I was just reading one of your newsletters to fans and saw that you share what books you are reading and films you’ve seen. I get the sense that you want to raise consciousness and spur intelligent conversation, but you’re not looking to take sides, so to speak. Is that a fair characterization?

Sure. I’m a lover of the arts and if I read or see something great, I’m all about spreading the word. I buy a lot of records and see a lot of movies. I live for that stuff. I have very strong political opinions and I’m not shy about talking about them, but at the same time, I’m not into being some soap box type of guy. I don’t really think you can change anybody’s views by standing up here and preaching about it. I might sometimes vent about one specific thing or another, but hopefully I speak my point and move on. I do think it’s possible to tell a story that might make someone think about something in a new way. It may not change his mind about anything but by allowing someone to feel empathy for someone very different from yourself, you at least break down that barrier of prejudice which might open a door to an intelligent conversation. Real change happens in very small increments, often over a long period of time and is often the result of seemingly unrelated events.

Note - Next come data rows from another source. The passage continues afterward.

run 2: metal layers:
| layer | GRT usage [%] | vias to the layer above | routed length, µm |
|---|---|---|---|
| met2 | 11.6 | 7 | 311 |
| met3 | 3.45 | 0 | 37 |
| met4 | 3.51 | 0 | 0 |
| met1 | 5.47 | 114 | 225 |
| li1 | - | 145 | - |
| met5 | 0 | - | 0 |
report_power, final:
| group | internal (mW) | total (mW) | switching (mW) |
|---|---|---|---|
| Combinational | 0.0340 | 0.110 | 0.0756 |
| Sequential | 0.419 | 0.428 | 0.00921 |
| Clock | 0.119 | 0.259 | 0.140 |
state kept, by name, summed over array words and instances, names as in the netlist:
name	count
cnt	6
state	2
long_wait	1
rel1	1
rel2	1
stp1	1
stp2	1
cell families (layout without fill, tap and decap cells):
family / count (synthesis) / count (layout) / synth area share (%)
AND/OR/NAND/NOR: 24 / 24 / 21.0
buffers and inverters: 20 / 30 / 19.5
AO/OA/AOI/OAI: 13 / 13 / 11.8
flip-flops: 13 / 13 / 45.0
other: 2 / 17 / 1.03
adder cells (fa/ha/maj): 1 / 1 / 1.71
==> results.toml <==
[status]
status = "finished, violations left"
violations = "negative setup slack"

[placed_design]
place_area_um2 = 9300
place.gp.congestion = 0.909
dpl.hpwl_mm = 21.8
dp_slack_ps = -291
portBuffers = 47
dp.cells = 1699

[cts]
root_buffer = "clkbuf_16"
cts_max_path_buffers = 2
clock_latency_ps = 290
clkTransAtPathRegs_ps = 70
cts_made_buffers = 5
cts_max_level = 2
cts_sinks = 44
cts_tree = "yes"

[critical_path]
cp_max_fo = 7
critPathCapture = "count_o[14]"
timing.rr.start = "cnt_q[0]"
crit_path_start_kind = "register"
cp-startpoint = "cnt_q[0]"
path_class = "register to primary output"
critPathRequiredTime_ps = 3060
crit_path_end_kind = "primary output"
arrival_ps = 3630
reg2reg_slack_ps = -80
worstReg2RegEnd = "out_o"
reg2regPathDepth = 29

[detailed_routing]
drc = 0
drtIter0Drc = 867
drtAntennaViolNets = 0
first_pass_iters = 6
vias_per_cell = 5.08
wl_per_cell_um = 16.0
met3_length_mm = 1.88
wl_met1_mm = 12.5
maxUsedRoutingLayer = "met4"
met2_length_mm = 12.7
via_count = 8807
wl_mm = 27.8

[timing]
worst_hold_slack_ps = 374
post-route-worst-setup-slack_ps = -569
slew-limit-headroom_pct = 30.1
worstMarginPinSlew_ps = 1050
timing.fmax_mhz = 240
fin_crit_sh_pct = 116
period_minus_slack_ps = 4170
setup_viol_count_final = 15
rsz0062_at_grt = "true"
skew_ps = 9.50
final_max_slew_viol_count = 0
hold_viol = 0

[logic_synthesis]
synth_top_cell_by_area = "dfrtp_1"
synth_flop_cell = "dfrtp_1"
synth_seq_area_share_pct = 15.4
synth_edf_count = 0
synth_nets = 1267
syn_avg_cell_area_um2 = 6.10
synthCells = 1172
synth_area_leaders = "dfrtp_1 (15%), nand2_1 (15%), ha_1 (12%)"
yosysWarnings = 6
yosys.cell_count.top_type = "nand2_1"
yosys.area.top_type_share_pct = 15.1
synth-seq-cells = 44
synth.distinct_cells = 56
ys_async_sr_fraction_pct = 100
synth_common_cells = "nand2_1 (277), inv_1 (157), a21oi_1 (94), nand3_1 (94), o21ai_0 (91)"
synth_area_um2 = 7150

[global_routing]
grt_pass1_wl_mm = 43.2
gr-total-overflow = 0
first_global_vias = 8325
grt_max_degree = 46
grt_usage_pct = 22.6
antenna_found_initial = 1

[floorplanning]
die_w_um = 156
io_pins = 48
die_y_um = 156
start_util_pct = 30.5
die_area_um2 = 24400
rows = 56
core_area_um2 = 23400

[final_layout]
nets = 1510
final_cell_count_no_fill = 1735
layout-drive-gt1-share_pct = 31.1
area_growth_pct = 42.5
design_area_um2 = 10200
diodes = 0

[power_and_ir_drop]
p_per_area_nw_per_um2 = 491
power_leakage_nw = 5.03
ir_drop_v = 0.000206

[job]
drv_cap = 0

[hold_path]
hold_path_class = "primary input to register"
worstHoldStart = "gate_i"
`config.mk`:
```
export PLATFORM = sky130hd
export DESIGN_NAME = xbus_transfer_unit
export DESIGN_NICKNAME = d
export VERILOG_FILES = /design/src/rtl/xbus_pkg.sv /design/src/rtl/xbus_cell.sv /design/src/rtl/xbus_arbiter.sv /design/src/rtl/xbus_keeper.sv /design/src/rtl/xbus_transfer_unit.sv
export SDC_FILE = /design/constraint.sdc
export NUM_CORES = 1
export LEC_CHECK = 0
export BUFFER_PORTS_ARGS = -buffer_cell sky130_fd_sc_hd__buf_2
export CAP_MARGIN = 0
export CORE_ASPECT_RATIO = 0.5
export CORE_MARGIN = 4
export CORE_UTILIZATION = 54
export CTS_CLUSTER_SIZE = 25
export DETAILED_ROUTE_END_ITERATION = 10
export MAX_ROUTING_LAYER = met4
export PLACE_DENSITY = 0.84
export SETUP_SLACK_MARGIN = 0.4
export SYNTH_ARGS = -nofsm -noshare
export SYNTH_HDL_FRONTEND = slang
export SYNTH_SLANG_ARGS = --single-unit
```
`constraint.sdc`:
```
create_clock -name clk_i -period 3.75 [get_ports clk_i]
set_clock_uncertainty 0.2 [all_clocks]
set_input_delay 0.1875 -clock clk_i [delete_from_list [all_inputs] [get_ports clk_i]]
set_output_delay 0.1875 -clock clk_i [all_outputs]
set_load 0.05 [all_outputs]
```
`src/rtl/xbus_pkg.sv`:
```
package xbus_pkg;
    // Number of storage registers that sit on the shared path
    localparam int unsigned XB_NREG = 3;
    // Sources that may drive the path: every register plus the host port
    localparam int unsigned XB_NSRC = XB_NREG + 1;
    // Index of the host port within the priority order (lowest priority)
    localparam int unsigned XB_HOST = XB_NREG;
endpackage

```
`src/rtl/xbus_cell.sv`:
```
module xbus_cell #(
    parameter int unsigned DW = 8
) (
    input  logic          clk_i,
    input  logic          rst_i,
    input  logic          ld_i,
    input  logic [DW-1:0] bus_i,
    output logic [DW-1:0] val_o
);
    typedef struct packed {
        logic [DW-1:0] val;
    } cell_t;

    cell_t c_d, c_q;

    always_comb begin
        c_d = c_q;
        if (rst_i) begin
            c_d.val = '0;
        end else if (ld_i) begin
            c_d.val = bus_i;
        end
    end

    always_ff @(posedge clk_i) begin
        c_q <= c_d;
    end

    assign val_o = c_q.val;

    // a load takes the value of the path from the cycle before
    a_r2_load_captures: assert property (@(posedge clk_i) disable iff (rst_i)
        ld_i |=> val_o == $past(bus_i));
    // without a load the stored value does not move
    a_r3_hold_unloaded: assert property (@(posedge clk_i) disable iff (rst_i)
        !ld_i |=> $stable(val_o));
    // reset clears the register
    a_r4_reset_clears: assert property (@(posedge clk_i)
        rst_i |=> val_o == '0);
endmodule

```
`src/rtl/xbus_arbiter.sv`:
```
module xbus_arbiter #(
    parameter int unsigned NSRC = 4
) (
    input  logic [NSRC-1:0] req_i,
    output logic [NSRC-1:0] grant_o,
    output logic            clash_o
);
    typedef struct packed {
        logic [NSRC-1:0] grant;
        logic            seen;
        logic            clash;
    } arb_t;

    arb_t a_d;

    always_comb begin
        a_d = '0;
        for (int i = 0; i < int'(NSRC); i++) begin
            if (req_i[i]) begin
                if (a_d.seen) begin
                    a_d.clash = 1'b1;
                end else begin
                    a_d.grant[i] = 1'b1;
                    a_d.seen     = 1'b1;
                end
            end
        end
    end

    assign grant_o = a_d.grant;
    assign clash_o = a_d.clash;

    // at most one source is granted and a grant only goes to a requester
    always_comb begin
        a_r6_grant_onehot: assert ($onehot0(grant_o));
        a_r6_grant_requested: assert ((grant_o & ~req_i) == '0);
        // any request yields a grant, and no lower-index source was skipped
        a_r6_lowest_wins: assert ((req_i == '0) ||
            ((grant_o != '0) && (((grant_o - 1'b1) & req_i) == '0)));
        // a clash means the grant no longer covers every request
        a_r6_clash_leftover: assert (!clash_o || (grant_o != req_i));
    end
endmodule

```
`src/rtl/xbus_keeper.sv`:
```
module xbus_keeper #(
    parameter int unsigned DW = 8
) (
    input  logic          clk_i,
    input  logic          rst_i,
    input  logic          drv_i,
    input  logic [DW-1:0] bus_i,
    output logic [DW-1:0] hold_o
);
    typedef struct packed {
        logic [DW-1:0] hold;
    } keep_t;

    keep_t k_d, k_q;

    always_comb begin
        k_d = k_q;
        if (rst_i) begin
            k_d.hold = '0;
        end else if (drv_i) begin
            k_d.hold = bus_i;
        end
    end

    always_ff @(posedge clk_i) begin
        k_q <= k_d;
    end

    assign hold_o = k_q.hold;

    // a driven cycle leaves its value in the keeper
    a_r5_keeper_tracks: assert property (@(posedge clk_i) disable iff (rst_i)
        drv_i |=> hold_o == $past(bus_i));
    // an idle cycle leaves the keeper untouched
    a_r5_keeper_idle: assert property (@(posedge clk_i) disable iff (rst_i)
        !drv_i |=> $stable(hold_o));
    // reset clears the keeper
    a_r4_keeper_reset: assert property (@(posedge clk_i)
        rst_i |=> hold_o == '0);
endmodule

```
`src/rtl/xbus_transfer_unit.sv`:
```
module xbus_transfer_unit
    import xbus_pkg::*;
#(
    parameter int unsigned DW = 8
) (
    input  logic          clk_i,
    input  logic          rst_i,
    input  logic          drv_0_i,
    input  logic          drv_1_i,
    input  logic          drv_2_i,
    input  logic          host_en_i,
    input  logic [DW-1:0] host_data_i,
    input  logic          ld_0_i,
    input  logic          ld_1_i,
    input  logic          ld_2_i,
    output logic [DW-1:0] bus_o,
    output logic          clash_o,
    output logic [DW-1:0] obs0_o,
    output logic [DW-1:0] obs1_o,
    output logic [DW-1:0] obs2_o
);
    logic [XB_NSRC-1:0] req;
    logic [XB_NSRC-1:0] grant;
    logic [XB_NREG-1:0] ld;
    logic [DW-1:0]      src_val [XB_NSRC];
    logic [DW-1:0]      hold;
    logic               any_drv;
    logic [DW-1:0]      bus_d;

    assign req = {host_en_i, drv_2_i, drv_1_i, drv_0_i};
    assign ld  = {ld_2_i, ld_1_i, ld_0_i};

    xbus_arbiter #(.NSRC(XB_NSRC)) arb_i (
        .req_i   (req),
        .grant_o (grant),
        .clash_o (clash_o)
    );

    // Storage registers: state on the clock, drive chosen separately below
    for (genvar g = 0; g < XB_NREG; g++) begin : g_cell
        xbus_cell #(.DW(DW)) cell_i (
            .clk_i (clk_i),
            .rst_i (rst_i),
            .ld_i  (ld[g]),
            .bus_i (bus_o),
            .val_o (src_val[g])
        );
    end

    assign src_val[XB_HOST] = host_data_i;

    assign any_drv = |grant;

    xbus_keeper #(.DW(DW)) keep_i (
        .clk_i  (clk_i),
        .rst_i  (rst_i),
        .drv_i  (any_drv),
        .bus_i  (bus_o),
        .hold_o (hold)
    );

    // Path mux: the granted source wins, otherwise the keeper holds the path
    always_comb begin
        bus_d = hold;
        for (int i = 0; i < int'(XB_NSRC); i++) begin
            if (grant[i]) begin
                bus_d = src_val[i];
            end
        end
    end

    assign bus_o  = bus_d;
    assign obs0_o = src_val[0];
    assign obs1_o = src_val[1];
    assign obs2_o = src_val[2];

    // an idle path shows exactly what the keeper holds
    a_r5_idle_path: assert property (@(posedge clk_i) disable iff (rst_i)
        (req == '0) |-> bus_o == hold);
    // register 0 alone on the path puts its value there
    a_r1_reg0_drives: assert property (@(posedge clk_i) disable iff (rst_i)
        drv_0_i |-> bus_o == obs0_o);
    // register 0 driving and loading itself keeps its value
    a_r7_self_reload: assert property (@(posedge clk_i) disable iff (rst_i)
        (drv_0_i && ld_0_i) |=> $stable(obs0_o));
endmodule

```
==> results.md, run 1 <==
- CP Data Arrival Time: 2050 ps
- Crit share post-route: 64.9%
- Placed inst area: 1800 um2
- Final TNS setup: 0 ps
- Mapped Avg Cell Area: 8.62 um2
- Die ar.: 3900 um2
- CP peak stage delay: 800 ps
- Post-cts hold buffer count: 0
- Row Count: 13
- WHS: 133 ps
- Power Total: 718 uW
- Critical Path Sink Type: output pin
- Total track usage: 26.7%
- Final HPWL DP: 3360 um
- Reg2Reg Depth: 3
- Initial antenna violation count: 0
- Post-Syn Area: 1580 um2
- Vias: 1691
- Die width: 84.4 um
- Least-Margin Pin Slew: 838 ps
- Worst slew margin: 44.0%
- Hold Vio Cnt, Final: 0
- CP Launch Type: input pin
- DRC: 0
- Post-CTS sizing: 0
- Cells after synthesis: 183
- Post-CTS setup buffer count: 0
- Maximum clock frequency: 411 MHz
- 1st-iter DRT viols: 277
- Worst Path Buf+Inv: 2
- Total CTS buffers: 5
- Largest net degree at the start of global routing: 25
- Setup CP Type: input pin to output pin
- Critical-path cell list: buf_2 -> nor4b_2 -> a221oi_1 -> o21ai_0 -> buf_2
- RSZ-0062 raised after global routing: no
- Commonest cells after routing, fill and taps aside: buf_2 (49), nand2_1 (32), dfxtp_1 (32), o221ai_1 (29)
- Slowest cell on crit path: nor4b_2
- Crit path max fanout: 24
- Nets@finish: 240
- Peak VDD IR: 0.000278 V
- Clock transition at the registers of the reported paths: 70 ps
- Power per cell area: 378 nW/um2
- Minimum clock period: 2430 ps
- GPL Wtd Cong: 0.862
- Initial Utilization: 58.8%
- Clock Latency Late Sink: 280 ps
- Vias in the first global route: 1572
- Yosys reg bits: 32
- # diodes: 0
- Worst r2r src: g_cell[1].cell_i.val_o[3]
- First-pass GRT wire length: 7800 um
- Max-slew violations: 0
- Area Growth Syn to Fin: 20.2%
- Max-cap violations: 0
- Last element of the critical path: bus_o[2]
- CTS tree: yes
- Sequential area share after synthesis: 40.6%
- CTS Root Buffer Type: clkbuf_8
- Die Height: 46.2 um
- Leak Pwr: 0.804 nW
- Worst path most repeated cell: buf_2
- Share of layout cells above drive strength 1: 28.6%
- Critical Path Start: drv_0_i
- Worst r2r dst: g_cell[0].cell_i.val_o[3]
- Commonest non-fill, non-tap cell in the layout: buf_2
- I/O pins: 50
- Pre-CTS setup slack: 1400 ps
- Clock sink count: 32
- Area occupied by multi-input gates: 842 um2
- Post-route setup slack: 1320 ps
- Syn Nets: 200
- Remaining Overflow, GRT: 0
- Critical path depth in cells: 5
- Fillers: 216
- Fin area: 1900 um2
- Core area: 2680 um2
- Synth cell types: 24
- Yosys Warn Count: 0
- H-tree depth: 2
- Finish-stage setup viols: 0
- Worst Path Required: 3360 ps
- Drt pass-1 iters: 5
- Clock Path Buffers: 2
- R2r setup slk: 1960 ps
- CP delay by family, top: simple AND/OR/NAND/NOR gates
- Register area: 641 um2
- Hold WC Path Type: input pin to flop
- Port Buffers: 49
- Wire per inst: 18.2 um
- Wirelength, routed: 4760 um
- Vias/cell: 6.48
- Routed Antenna Nets: 0
- Status: complete, no violations
## per-layer routing
| layer | global-route usage [%] | wire length, um | share of wire, % | up-vias |
|---|---|---|---|---|
| met2 | 41.2 | 2170 | 46 | 115 |
| li1 | - | - | - | 778 |
| met5 | - | 0 | 0 | - |
| met3 | 6.43 | 511 | 11 | 7 |
| met1 | 35.9 | 2040 | 43 | 791 |
| met4 | 6.31 | 30 | 0.63 | 0 |
## logic make-up (layout without fill, tap and decap cells)
family	after synthesis	after routing	share of synthesized area, %
adder cells (fa/ha/maj)	1	1	0.634
AO/OA/AOI/OAI	58	58	28.2
flip-flops	32	32	40.6
buffers and inverters	24	65	6.03
AND/OR/NAND/NOR	68	68	24.6
## metrics by stage
| stage | std cells | util (%) |
|---|---|---|
| after floorplan | 183 | - |
| after detailed placement | 253 | 67.2 |
| final | 261 | 70.7 |
| after global routing | 261 | 70.7 |
| after CTS | 261 | 70.7 |
| after global placement | 253 | 67.2 |
## power by group
part | total [mW] | leakage [nW] | internal, mW | switching [mW]
clock | 0.276 | 0.0510 | 0.146 | 0.130
combinational | 0.0927 | 0.495 | 0.0233 | 0.0694
sequential | 0.349 | 0.258 | 0.345 | 0.00380
## sequential cells by signal, summed over array words and instances, names as in the netlist
register and cells:
keep_i.hold_o 8, g_cell.cell_i.val_o 24
## synthesized netlist by cell type
cell type	number	share of area [%]
dfxtp_1	32	41
nand2_1	32	7.6
o221ai_1	29	16
a221oi_1	8	4.4
and3b_1	8	4.4
inv_1	8	1.9
nor3b_1	8	3.8
o21ai_0	8	2.5
a21oi_1	7	2.2
buf_1	6	1.4
clkbuf_1	6	1.4
nor2_1	6	1.4
nand2b_1	4	1.6
buf_2	3	0.95
o211ai_1	3	1.4
o21bai_1	3	1.4
or4b_2	3	1.9
nor4b_2	2	1.9
or2_2	2	0.79
and2_1	1	0.40
clkbuf_2	1	0.32
maj3_1	1	0.63
nor3_1	1	0.32
nor4_1	1	0.40
## worst min-delay path by stage
| stage | from | to | slack (ps) | depth (start not counted) |
|---|---|---|---|---|
| global route | host_data_i[7] | g_cell[2].cell_i.val_o[7] | 160 | 3 |
| floorplan | keep_i.hold_o[0] | keep_i.hold_o[0] | 270 | 2 |
| CTS | host_data_i[7] | g_cell[1].cell_i.val_o[7] | 140 | 3 |
| finish | host_data_i[7] | g_cell[1].cell_i.val_o[7] | 130 | 3 |
| detailed placement | g_cell[1].cell_i.val_o[4] | g_cell[1].cell_i.val_o[4] | 270 | 2 |
| global placement | g_cell[1].cell_i.val_o[6] | g_cell[1].cell_i.val_o[6] | 270 | 2 |
## final cells by class
type,instances,share of cell area (%)
Timing Repair Buffer,49,12.9
Sequential cell,32,33.8
Clock buffer,6,4.35
Tap cell,37,2.44
Clock inverter,2,0.528
Multi-Input combinational cell,127,44.4
Inverter,8,1.58
## worst reg2reg max path, cell delays in order, from the launching register on
cell and delay, ps:
dfxtp_1 320, and3b_1 190, a221oi_1 660, o221ai_1 270
Note: power is estimated with default switching activity, not from simulation.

How do DBT fans take to that? Do you find them engaging with you on that level? What about with each other?

I really have no idea. I think most of our fans know where I stand on things, but the fans themselves are a very diverse bunch. I think only Willie Nelson has a more diverse fanbase than us, and probably not by much. I like that aspect of what we do. Nothing is more lame than someone preaching to the converted. I have close friends with very different viewpoints than me. Life is more interesting that way. One funny aside; I got booed almost every night of the fall 2004 The Dirty South Tour, usually during “Puttin’ People on the Moon” by people who took issue with what I was saying. After Katrina, I never was booed again.

What have you seen or read recently that you’d recommend?

Loved Blue Valentine. Really liked The Fighter and Black Swan. Just finished reading all of Hemingway’s short stories and Fitzgerald’s “The Great Gatsby”. Reading Mark Twain’s Autobiography, which I’ll probably be reading for the next few years. Just started reading William Gibson’s “Pattern Recognition”. Also reading a pretty cool autobiography of John Huston from the early 70’s. He’s one of my favorite film directors and just a real character so that’s my fun read.

It’s been a crazy last few weeks in the world, and really a crazy last few months. What issues are you following must closely and is there anything you have a strong opinion on that you are comfortable sharing?

I’m a hopeless news junky. Watching all of the horrific Japan footage right now. Just terrible. Been trying to keep up with the Wisconsin situation. I’m definitely on the side of the teachers and unions. Hope they recall those clowns. Throw the bums out.

Living in Athens, GA you must be exposed to a lot of contrast in ideologies and lifestyles – a college town in the middle of the South. Does that dichotomy inform your music at all?

Athens is a little blue liberal oasis in the middle of ultra right wing Georgia. They fucked up our voting district  by pairing us with the suburbs of Augusta so our Representative is fucking Paul Broun, who is probably the most ridiculous person in Congress, except maybe for Michelle Bachman. I think they compete for “who’s the bigger idiot”. He might actually win. Athens itself went for Obama by over 70% so we’re obviously not being represented by our Republican congressman. I love Athens, although I get really disgusted and tired of living in Georgia.